日本へ輸出されているとの報道も
日本への影響も懸念される。厚生労働省医薬食品局は12月27日、仏保健省の発表内容を踏まえて、日本美容整形学会をはじめ関係学会に向けて情報提供を行ったことを明らかにした。
厚労省によると、PIP製シリコーンバックは日本では承認されていない。しかし日本へ輸出されているとの報道もある。美容関係の医師が個人でフランスから輸入しているケースも、ありえない話ではない。
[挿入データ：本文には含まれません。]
### config.mk
export PLATFORM = sky130hd
export DESIGN_NAME = led_pattern_gen
export DESIGN_NICKNAME = d
export VERILOG_FILES = /design/src/rtl/led_pattern_gen.sv
export SDC_FILE = /design/constraint.sdc
export NUM_CORES = 1
export LEC_CHECK = 0
export CORE_UTILIZATION = 50
export DETAILED_ROUTE_END_ITERATION = 16
export HOLD_SLACK_MARGIN = 0.03
export PLACE_DENSITY = 0.71
export SLEW_MARGIN = 30
export SYNTH_ARGS = -nofsm -noshare
export SYNTH_HDL_FRONTEND = slang
export SYNTH_SLANG_ARGS = --single-unit
### constraint.sdc
create_clock -name clk -period 2.4 [get_ports clk]
set_clock_uncertainty 0.1 [all_clocks]
set_input_delay 0.48 -clock clk [delete_from_list [all_inputs] [get_ports clk]]
set_output_delay 0.48 -clock clk [all_outputs]
set_load 0.01 [all_outputs]
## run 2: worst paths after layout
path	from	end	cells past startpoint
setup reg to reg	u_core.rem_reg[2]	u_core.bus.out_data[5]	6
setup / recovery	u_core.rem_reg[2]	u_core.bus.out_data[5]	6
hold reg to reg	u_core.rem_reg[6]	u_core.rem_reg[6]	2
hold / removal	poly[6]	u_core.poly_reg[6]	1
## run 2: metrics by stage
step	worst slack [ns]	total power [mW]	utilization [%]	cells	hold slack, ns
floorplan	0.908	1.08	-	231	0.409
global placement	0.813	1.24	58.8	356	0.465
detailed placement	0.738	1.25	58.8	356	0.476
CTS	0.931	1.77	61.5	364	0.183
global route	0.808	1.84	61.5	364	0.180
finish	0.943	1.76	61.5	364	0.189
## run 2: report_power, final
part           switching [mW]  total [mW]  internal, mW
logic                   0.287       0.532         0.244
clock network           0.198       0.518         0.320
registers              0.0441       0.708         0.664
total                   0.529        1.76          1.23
===== src/rtl/rr_byte_arbiter_fifo2_tagged.sv =====
// Two-entry FIFO of {src, data}; entry 0 is always the head, so dout needs no read mux.
// Push into a full FIFO and pop from an empty one are ignored.
module fifo2_tagged
    import rr_byte_arbiter_pkg::*;
#(
    parameter int WIDTH = DATA_WIDTH
) (
    input  logic           clk,
    input  logic           rst_n,
    input  logic           push,
    input  logic           pop,
    input  logic [WIDTH:0] din,
    output logic [WIDTH:0] dout,
    output logic [1:0]     level
);

    logic [WIDTH:0] mem [FIFO_DEPTH];
    logic           do_push;
    logic           do_pop;

    assign do_push = push && (level < 2'(FIFO_DEPTH));
    assign do_pop  = pop && (level != 2'd0);

    // A pop shifts entry 1 forward; a push lands in whichever slot becomes the tail.
    always_ff @(posedge clk or negedge rst_n) begin
        if (!rst_n) begin
            mem[0] <= '0;
            mem[1] <= '0;
            level  <= 2'd0;
        end else begin
            if (do_pop) begin
                mem[0] <= mem[1];
            end
            if (do_push) begin
                if ((level == 2'd0) || (level == 2'd1 && do_pop)) begin
                    mem[0] <= din;
                end else begin
                    mem[1] <= din;
                end
            end
            level <= level + {1'b0, do_push} - {1'b0, do_pop};
        end
    end

    assign dout = mem[0];

endmodule


===== src/rtl/rr_byte_arbiter.sv =====
// Round-robin arbiter between two byte sources feeding a 2-entry tagged output FIFO.
// The priority pointer flips to the losing source on every grant.
module rr_byte_arbiter
    import rr_byte_arbiter_pkg::*;
#(
    parameter int   WIDTH      = DATA_WIDTH,
    parameter logic PRIO_RESET = SRC_A
) (
    input  logic                clk,
    input  logic                rst_n,
    rr_byte_arbiter_if.slave    bus
);

    logic             prio;
    logic             space;
    logic             grant_a;
    logic             grant_b;
    logic [WIDTH-1:0] sel_data;
    logic [WIDTH:0]   head;

    // No pass-through: a full FIFO refuses input even when it pops this cycle.
    assign space   = bus.level < 2'(FIFO_DEPTH);
    assign grant_a = rst_n & space & bus.a_valid & ((prio == SRC_A) | ~bus.b_valid);
    assign grant_b = rst_n & space & bus.b_valid & ((prio == SRC_B) | ~bus.a_valid);

    assign bus.a_ready = grant_a;
    assign bus.b_ready = grant_b;
    assign sel_data    = grant_b ? bus.b_data : bus.a_data;

    always_ff @(posedge clk or negedge rst_n) begin
        if (!rst_n) begin
            prio <= PRIO_RESET;
        end else if (grant_a | grant_b) begin
            prio <= grant_a ? SRC_B : SRC_A;
        end
    end

    fifo2_tagged #(
        .WIDTH (WIDTH)
    ) u_fifo (
        .clk   (clk),
        .rst_n (rst_n),
        .push  (grant_a | grant_b),
        .pop   (bus.out_valid & bus.out_ready),
        .din   ({grant_b, sel_data}),
        .dout  (head),
        .level (bus.level)
    );

    assign bus.out_valid = (bus.level != 2'd0);
    assign bus.out_src   = head[WIDTH];
    assign bus.out_data  = head[WIDTH-1:0];

endmodule


===== src/flat_wrapper.sv =====
// flat-port wrapper written by rule: the top's interface ports become plain ports
module rr_byte_arbiter_flat import rr_byte_arbiter_pkg::*;
#(
    parameter int   WIDTH      = DATA_WIDTH,
    parameter logic PRIO_RESET = SRC_A
)
  (clk, rst_n, bus_a_valid, bus_a_data, bus_b_valid, bus_b_data, bus_out_ready, bus_a_ready, bus_b_ready, bus_out_valid, bus_out_data, bus_out_src, bus_level);
  rr_byte_arbiter_if #(.WIDTH(WIDTH)) bus_i ();
  input  logic clk;
  input  logic rst_n;
  input wire logic [$bits(bus_i.a_valid)-1:0] bus_a_valid;
  input wire logic [$bits(bus_i.a_data)-1:0] bus_a_data;
  input wire logic [$bits(bus_i.b_valid)-1:0] bus_b_valid;
  input wire logic [$bits(bus_i.b_data)-1:0] bus_b_data;
  input wire logic [$bits(bus_i.out_ready)-1:0] bus_out_ready;
  output wire logic [$bits(bus_i.a_ready)-1:0] bus_a_ready;
  output wire logic [$bits(bus_i.b_ready)-1:0] bus_b_ready;
  output wire logic [$bits(bus_i.out_valid)-1:0] bus_out_valid;
  output wire logic [$bits(bus_i.out_data)-1:0] bus_out_data;
  output wire logic [$bits(bus_i.out_src)-1:0] bus_out_src;
  output wire logic [$bits(bus_i.level)-1:0] bus_level;
  assign bus_i.a_valid = bus_a_valid;
  assign bus_i.a_data = bus_a_data;
  assign bus_i.b_valid = bus_b_valid;
  assign bus_i.b_data = bus_b_data;
  assign bus_i.out_ready = bus_out_ready;
  assign bus_a_ready = bus_i.a_ready;
  assign bus_b_ready = bus_i.b_ready;
  assign bus_out_valid = bus_i.out_valid;
  assign bus_out_data = bus_i.out_data;
  assign bus_out_src = bus_i.out_src;
  assign bus_level = bus_i.level;
  rr_byte_arbiter #(.WIDTH(WIDTH), .PRIO_RESET(PRIO_RESET)) u_core (.clk(clk), .rst_n(rst_n), .bus(bus_i));
endmodule

===== config.mk =====
export PLATFORM = sky130hd
export DESIGN_NAME = rr_byte_arbiter_flat
export DESIGN_NICKNAME = d
export VERILOG_FILES = /design/src/rtl/rr_byte_arbiter_pkg.sv /design/src/rtl/rr_byte_arbiter_if.sv /design/src/rtl/rr_byte_arbiter_fifo2_tagged.sv /design/src/rtl/rr_byte_arbiter.sv /design/src/flat_wrapper.sv
export SDC_FILE = /design/constraint.sdc
export NUM_CORES = 1
export LEC_CHECK = 0
export BUFFER_PORTS_ARGS = -buffer_cell sky130_fd_sc_hd__buf_4
export CAP_MARGIN = 20
export CORE_ASPECT_RATIO = 1.1
export CORE_MARGIN = 2
export CORE_UTILIZATION = 30
export CTS_CLUSTER_SIZE = 12
export DETAILED_ROUTE_END_ITERATION = 16
export PLACE_DENSITY = 0.51
export RECOVER_POWER = 100
export SYNTH_ARGS = -nofsm -noshare
export SYNTH_HDL_FRONTEND = slang
export SYNTH_SLANG_ARGS = --single-unit

===== constraint.sdc =====
create_clock -name clk -period 1.6 [get_ports clk]
set_input_delay 0.16 -clock clk [delete_from_list [all_inputs] [get_ports clk]]
set_output_delay 0.16 -clock clk [all_outputs]
set_load 0.05 [all_outputs]
## config.mk

```make
export PLATFORM = sky130hd
export DESIGN_NAME = decode_stage
export DESIGN_NICKNAME = d
export VERILOG_FILES = /design/src/rtl/decode_stage.sv
export SDC_FILE = /design/constraint.sdc
export NUM_CORES = 1
export LEC_CHECK = 0
export BUFFER_PORTS_ARGS = -buffer_cell sky130_fd_sc_hd__buf_2
export CORE_AREA = 4 4 275 277
export CTS_CLUSTER_DIAMETER = 60
export DETAILED_ROUTE_END_ITERATION = 16
export DIE_AREA = 0 0 279 281
export PLACE_DENSITY = 0.46
export SYNTH_ARGS = -nofsm -noshare
export SYNTH_HDL_FRONTEND = slang
export SYNTH_SLANG_ARGS = --single-unit
```

## constraint.sdc

```tcl
create_clock -name clk -period 3.2 [get_ports clk]
set_input_delay 0.16 -clock clk [delete_from_list [all_inputs] [get_ports clk]]
set_output_delay 0.16 -clock clk [all_outputs]
set_load 0.005 [all_outputs]
```
`src/rtl/sensor_pkg.sv`:
```
// Shared types and constants for the sensor error monitor.
package sensor_pkg;

    localparam int NUM_SENSORS = 4;

    typedef enum logic [1:0] {
        IDLE         = 2'd0,
        QUALIFY      = 2'd1,
        ALARM        = 2'd2,
        WAIT_RELEASE = 2'd3
    } state_t;

endpackage

```
`src/rtl/sync_2ff.sv`:
```
// Generic two-stage synchronizer; all bits travel together so a bus stays aligned.
module sync_2ff #(
    parameter int WIDTH = 1
) (
    input  logic             clk,
    input  logic             rst,
    input  logic [WIDTH-1:0] d,
    output logic [WIDTH-1:0] q
);

    logic [WIDTH-1:0] meta_r;
    logic [WIDTH-1:0] sync_r;

    // Two back-to-back flop stages, cleared by synchronous reset.
    always_ff @(posedge clk) begin
        if (rst) begin
            meta_r <= {WIDTH{1'b0}};
            sync_r <= {WIDTH{1'b0}};
        end else begin
            meta_r <= d;
            sync_r <= meta_r;
        end
    end

    assign q = sync_r;

endmodule

```
`src/rtl/sensor_error_monitor.sv`:
```
// Synchronizes and debounces the sensor error flag, raises a latched alarm,
// snapshots the sensor bus on confirmation and counts confirmed events.
module sensor_error_monitor
    import sensor_pkg::*;
#(
    parameter int DEBOUNCE_CYCLES = 4,
    parameter int CNT_WIDTH       = 8
) (
    input  logic                   clk,
    input  logic                   rst,
    input  logic                   error_in,
    input  logic [NUM_SENSORS-1:0] sensors,
    input  logic                   clear,
    output logic                   alarm,
    output logic [NUM_SENSORS-1:0] alarm_sensors,
    output logic [CNT_WIDTH-1:0]   event_count,
    output logic                   busy
);

    localparam int DW = $clog2(DEBOUNCE_CYCLES) + 1;
    localparam logic [DW-1:0] CNT_LAST = DW'(DEBOUNCE_CYCLES - 1);
    localparam logic [DW-1:0] CNT_ONE  = DW'(1);
    localparam logic [CNT_WIDTH-1:0] EVT_MAX = {CNT_WIDTH{1'b1}};

    logic [NUM_SENSORS:0]   sync_in_s;
    logic [NUM_SENSORS:0]   sync_out_s;
    logic                   s_err_s;
    logic [NUM_SENSORS-1:0] s_sens_s;

    state_t                 state_r;
    logic [DW-1:0]          cnt_r;
    logic                   alarm_r;
    logic                   busy_r;
    logic [NUM_SENSORS-1:0] snap_r;
    logic [CNT_WIDTH-1:0]   evt_r;

    assign sync_in_s = {error_in, sensors};

    sync_2ff #(
        .WIDTH(NUM_SENSORS + 1)
    ) u_sync (
        .clk(clk),
        .rst(rst),
        .d  (sync_in_s),
        .q  (sync_out_s)
    );

    assign s_err_s  = sync_out_s[NUM_SENSORS];
    assign s_sens_s = sync_out_s[NUM_SENSORS-1:0];

    // Debounce FSM with registered alarm/busy, snapshot and saturating event counter.
    always_ff @(posedge clk) begin
        if (rst) begin
            state_r <= IDLE;
            cnt_r   <= {DW{1'b0}};
            alarm_r <= 1'b0;
            busy_r  <= 1'b0;
            snap_r  <= {NUM_SENSORS{1'b0}};
            evt_r   <= {CNT_WIDTH{1'b0}};
        end else begin
            case (state_r)
                IDLE: begin
                    alarm_r <= 1'b0;
                    if (s_err_s) begin
                        state_r <= QUALIFY;
                        cnt_r   <= CNT_ONE;
                        busy_r  <= 1'b1;
                    end else begin
                        cnt_r   <= {DW{1'b0}};
                        busy_r  <= 1'b0;
                    end
                end
                QUALIFY: begin
                    if (!s_err_s) begin
                        // Glitch shorter than the debounce window: drop silently.
                        state_r <= IDLE;
                        cnt_r   <= {DW{1'b0}};
                        busy_r  <= 1'b0;
                    end else if (cnt_r == CNT_LAST) begin
                        state_r <= ALARM;
                        cnt_r   <= {DW{1'b0}};
                        alarm_r <= 1'b1;
                        snap_r  <= s_sens_s;
                        if (evt_r != EVT_MAX) begin
                            evt_r <= evt_r + {{(CNT_WIDTH-1){1'b0}}, 1'b1};
                        end else begin
                            evt_r <= evt_r;
                        end
                    end else begin
                        cnt_r   <= cnt_r + CNT_ONE;
                    end
                end
                ALARM: begin
                    if (clear) begin
                        alarm_r <= 1'b0;
                        if (s_err_s) begin
                            // Fault still present: wait for it to go away before re-arming.
                            state_r <= WAIT_RELEASE;
                            busy_r  <= 1'b1;
                        end else begin
                            state_r <= IDLE;
                            busy_r  <= 1'b0;
                        end
                    end else begin
                        alarm_r <= 1'b1;
                    end
                end
                WAIT_RELEASE: begin
                    alarm_r <= 1'b0;
                    if (!s_err_s) begin
                        state_r <= IDLE;
                        busy_r  <= 1'b0;
                    end else begin
                        busy_r  <= 1'b1;
                    end
                end
                default: begin
                    state_r <= IDLE;
                    cnt_r   <= {DW{1'b0}};
                    alarm_r <= 1'b0;
                    busy_r  <= 1'b0;
                end
            endcase
        end
    end

    assign alarm         = alarm_r;
    assign busy          = busy_r;
    assign alarm_sensors = snap_r;
    assign event_count   = evt_r;

endmodule

```
`config.mk`:
```
export PLATFORM = sky130hd
export DESIGN_NAME = sensor_error_monitor
export DESIGN_NICKNAME = d
export VERILOG_FILES = /design/src/rtl/sensor_pkg.sv /design/src/rtl/sync_2ff.sv /design/src/rtl/sensor_error_monitor.sv
export SDC_FILE = /design/constraint.sdc
export NUM_CORES = 1
export LEC_CHECK = 0
export BUFFER_PORTS_ARGS = -buffer_cell sky130_fd_sc_hd__buf_4
export CAP_MARGIN = 20
export CELL_PAD_IN_SITES_DETAIL_PLACEMENT = 2
export CELL_PAD_IN_SITES_GLOBAL_PLACEMENT = 2
export CORE_MARGIN = 10
export CORE_UTILIZATION = 34
export CTS_BUF_LIST = sky130_fd_sc_hd__clkbuf_4 sky130_fd_sc_hd__clkbuf_8
export DETAILED_ROUTE_END_ITERATION = 6
export HOLD_SLACK_MARGIN = 0.15
export PLACE_DENSITY = 0.78
export SYNTH_ARGS = -nofsm -noshare
export SYNTH_HDL_FRONTEND = slang
export SYNTH_SLANG_ARGS = --single-unit
```
`constraint.sdc`:
```
create_clock -name clk -period 2 [get_ports clk]
set_input_delay 0.1 -clock clk [delete_from_list [all_inputs] [get_ports clk]]
set_output_delay 0.1 -clock clk [all_outputs]
set_load 0.02 [all_outputs]
```
==> flow_metrics.tcl <==
set metrics [dict create \
    grt_pass1_vias 1082 \
    hold_start "u_sync.meta_r[1]" \
    post_cts_buffers 0 \
    drt_iter0_markers 56 \
    slowest_stage "or4_1" \
    muxShareOfSynthArea 0.00880 \
    cp-start-kind "flip-flop" \
    period_share 0.899 \
    arrival_ns 2.04 \
    path_cells "ha_1, and4bb_2, nand4_2, or4_1, a21oi_1" \
    critPathMaxStageDelay_ns 0.48 \
    setup_tns_ns 0 \
    area_delta_synth_final_pct 27.4 \
    wl_microns 3120 \
    root_buffer "clkbuf_4" \
    setup_viol 0 \
    ctsLongestPathBuffers 2 \
    synth_cell_types 34 \
    cap_violations 0 \
    coreArea_sq_um 3130 \
    synth-main-ff-cell "dfxtp_1" \
    period_needed_ns 1.80 \
    synth_adder_area_share 0.0220 \
    cts.sinks 29 \
    grt_pass1_wl_microns 5400 \
    syn_nets 132 \
    synth-warning-count 0 \
    critPathKind "flip-flop to flip-flop" \
    seq_area_frac_synth 0.510 \
    ff2ff_setup_slack_ns 0.20 \
    clock_latency_ns 0.31 \
    drc 0 \
    synthTopCellsByArea "dfxtp_1 51%, nor2b_1 7.2%, a21oi_1 6.2%" \
    synth_top_family_by_area "simple AND/OR/NAND/NOR gates" \
    postSynthCellCount 122 \
    r2r_end "event_count[5]" \
    portBuffers 21 \
    synth-simple-area-share 0.274 \
    grt_max_degree 30 \
    max-vdd-ir-drop_v 0.000447 \
    routedWlPerCell_microns 16.0 \
    rsz0062_at_grt "false" \
    critPathMaxFanout 10 \
    io_pins 22 \
    end_kind "flip-flop" \
    vias 1003 \
    diodes 0 \
    overflow 0 \
    drive_gt1_frac 0.205 \
    p_per_area_nw_per_um2 690 \
    cts-htree-levels 2 \
    synth_edf_count 0 \
    hp-class "flip-flop to flip-flop" \
    start_util 0.364 \
    synth_xor_area_frac 0.00770 \
    antenna_found_initial 0 \
    drv_slew 0 \
    final_cell_mix "29 x dfxtp_1, 22 x buf_4, 14 x a21oi_1" \
    drtAntennaViolNets 0 \
    layout.nets 161 \
    r2r_start "cnt_r[0]" \
    final_common_cell "dfxtp_1" \
    fmax_mhz 556 \
    syn_area_per_cell_sq_um 9.32 \
    place_inst 181 \
    rows 20 \
    die_h_microns 77.8 \
    reg2reg_depth 5 \
    min_to "u_sync.q[1]" \
    ys_ff_latch 29 \
    yosysTopAreaCell "dfxtp_1" \
    worst_clock_skew_ns 0.00594 \
    synth_area_sq_um 1140 \
    slew_headroom 0.773 \
    via_per_inst 5.14 \
    die-width_microns 77.8 \
    cts_tree "built" \
    report.final.hold_viol_count 0 \
    async_flop_share 0 \
    crit_required_ns 2.24 \
    gp_congestion 0.667 \
    cts_buffers 5 \
    placedInstanceArea_sq_um 1320 \
    hold_depth 1 \
    firstDrtPassIters 4 \
    timing_worst_slew_pin_value_ns 0.339 \
    clkTransAtPathRegs_ns 0.08 \
    p_leak_nw 0.558 \
    synth_top_area_share 0.510 \
    track_usage 0.110 \
    hpwl_microns 2250 \
    final_area_sq_um 1450 \
    fin_cells 195 \
    synth_compound_gate_area_share 0.138 \
    status "finished, final reports clean" \
    die_area_sq_um 6060 \
]
routing by layer:
metal | GRT usage | part of all wire
met4 | 0.0383 | 0.0019
met1 | 0.137 | 0.46
met5 | 0 | 0
met2 | 0.170 | 0.49
met3 | 0.0380 | 0.048
logic make-up after synthesis:
family | count (synthesis)
AO/OA/AOI/OAI | 26
XOR/XNOR | 1
adder cells (fa/ha/maj) | 2
buffers and inverters | 9
flip-flops | 29
multiplexers | 1
AND/OR/NAND/NOR | 54
worst max-delay path by stage:
| stage | slack [ns] | depth (start not counted) | endpoint | from |
|---|---|---|---|---|
| 6_report | 0.20 | 5 | event_count[5] | cnt_r[0] |
| 5_1_grt | 0.06 | 5 | event_count[5] | cnt_r[0] |
| 4_1_cts | 0.09 | 5 | event_count[4] | cnt_r[0] |
| 3_5_place_dp | 0.11 | 5 | event_count[4] | cnt_r[0] |
| 3_3_place_gp | 0.20 | 5 | event_count[5] | cnt_r[0] |
| 2_1_floorplan | 0.39 | 6 | event_count[5] | cnt_r[0] |
area by class of cell:
class / count / area (sq um)
clock buffers: 7 / 58.8
fillers: 343 / 1680
inverters: 2 / 7.51
multi-input cells: 84 / 512
flip-flops and latches: 29 / 581
well taps: 44 / 55.1
repair buffers: 29 / 235
metrics by stage:
stage	setup WS (ns)	hold slack [ns]	util	total power (W)
3_5_place_dp	0.106	0.320	0.422	0.000643
5_1_grt	0.0571	0.462	0.463	0.00106
4_1_cts	0.0881	0.449	0.463	0.00101
2_1_floorplan	0.389	0.228	-	0.000625
6_report	0.201	0.445	0.463	0.00100
3_3_place_gp	0.201	0.310	0.422	0.000640
sequential cells by signal, indices dropped and copies added (netlist names):
| register | count |
|---|---|
| event_count | 8 |
| alarm | 1 |
| cnt_r | 3 |
| u_sync.meta_r | 5 |
| busy | 1 |
| u_sync.q | 5 |
| state_r | 2 |
| alarm_sensors | 4 |
synth_stat cells (all sizes together) (2+ instances only):
| library cell | number |
|---|---|
| buf | 2 |
| nand2 | 11 |
| nand3 | 9 |
| ha | 2 |
| clkbuf | 5 |
| o31ai | 3 |
| a21oi | 14 |
| nor3 | 2 |
| inv | 2 |
| and4 | 2 |
| a211oi | 3 |
| or3 | 2 |
| nand4 | 2 |
| nor2b | 13 |
| dfxtp | 29 |
| nor2 | 4 |
| o21ai | 2 |
power breakdown:
part           switching (W)  internal, W  leakage [nW]
registers         0.00000603     0.000588         0.236
logic              0.0000200    0.0000259         0.287
clock network       0.000181     0.000179        0.0348
critical path, delay by kind of cell (launching register included):
family / cells / cell delay, ns
AO/OA/AOI/OAI: 1 / 0.15
adder cells (fa/ha/maj): 1 / 0.20
flip-flops: 1 / 0.37
AND/OR/NAND/NOR: 3 / 1.02
what timing repair did:
item	CTS	global route
gates resized for setup	0	1
endpoints found under the hold margin	7	0
endpoints found under the setup margin	0	3
hold buffers	7	0
Note: power is estimated with default switching activity, not from simulation.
豊胸手術にはシリコーンバッグのほかにも生理食塩水バッグを挿入する場合や、自身の腹部などの脂肪を注入する方法もある。美容外科のウェブサイトを見ると、シリコーンバッグを使う場合はわきの下を数センチ切開し、そこから患者の体格に合わせて乳腺や大胸筋、筋膜の下にバックを入れるのが一般的なようだ。手術費は80~100万円程度となっているところが多い。豊胸手術を受けた人の数の国内統計は見当たらないが、米国の場合、1998~2009年で400万人と相当数に上る。
今回のPIPのケースは、低品質の素材を使った製品化という悪質な手口で、通常の医療用シリコーンバッグが問題を引き起こしたわけではない。それでもPIPが、世界中で豊胸手術への不安をあおってしまったことは大きな「罪」となった。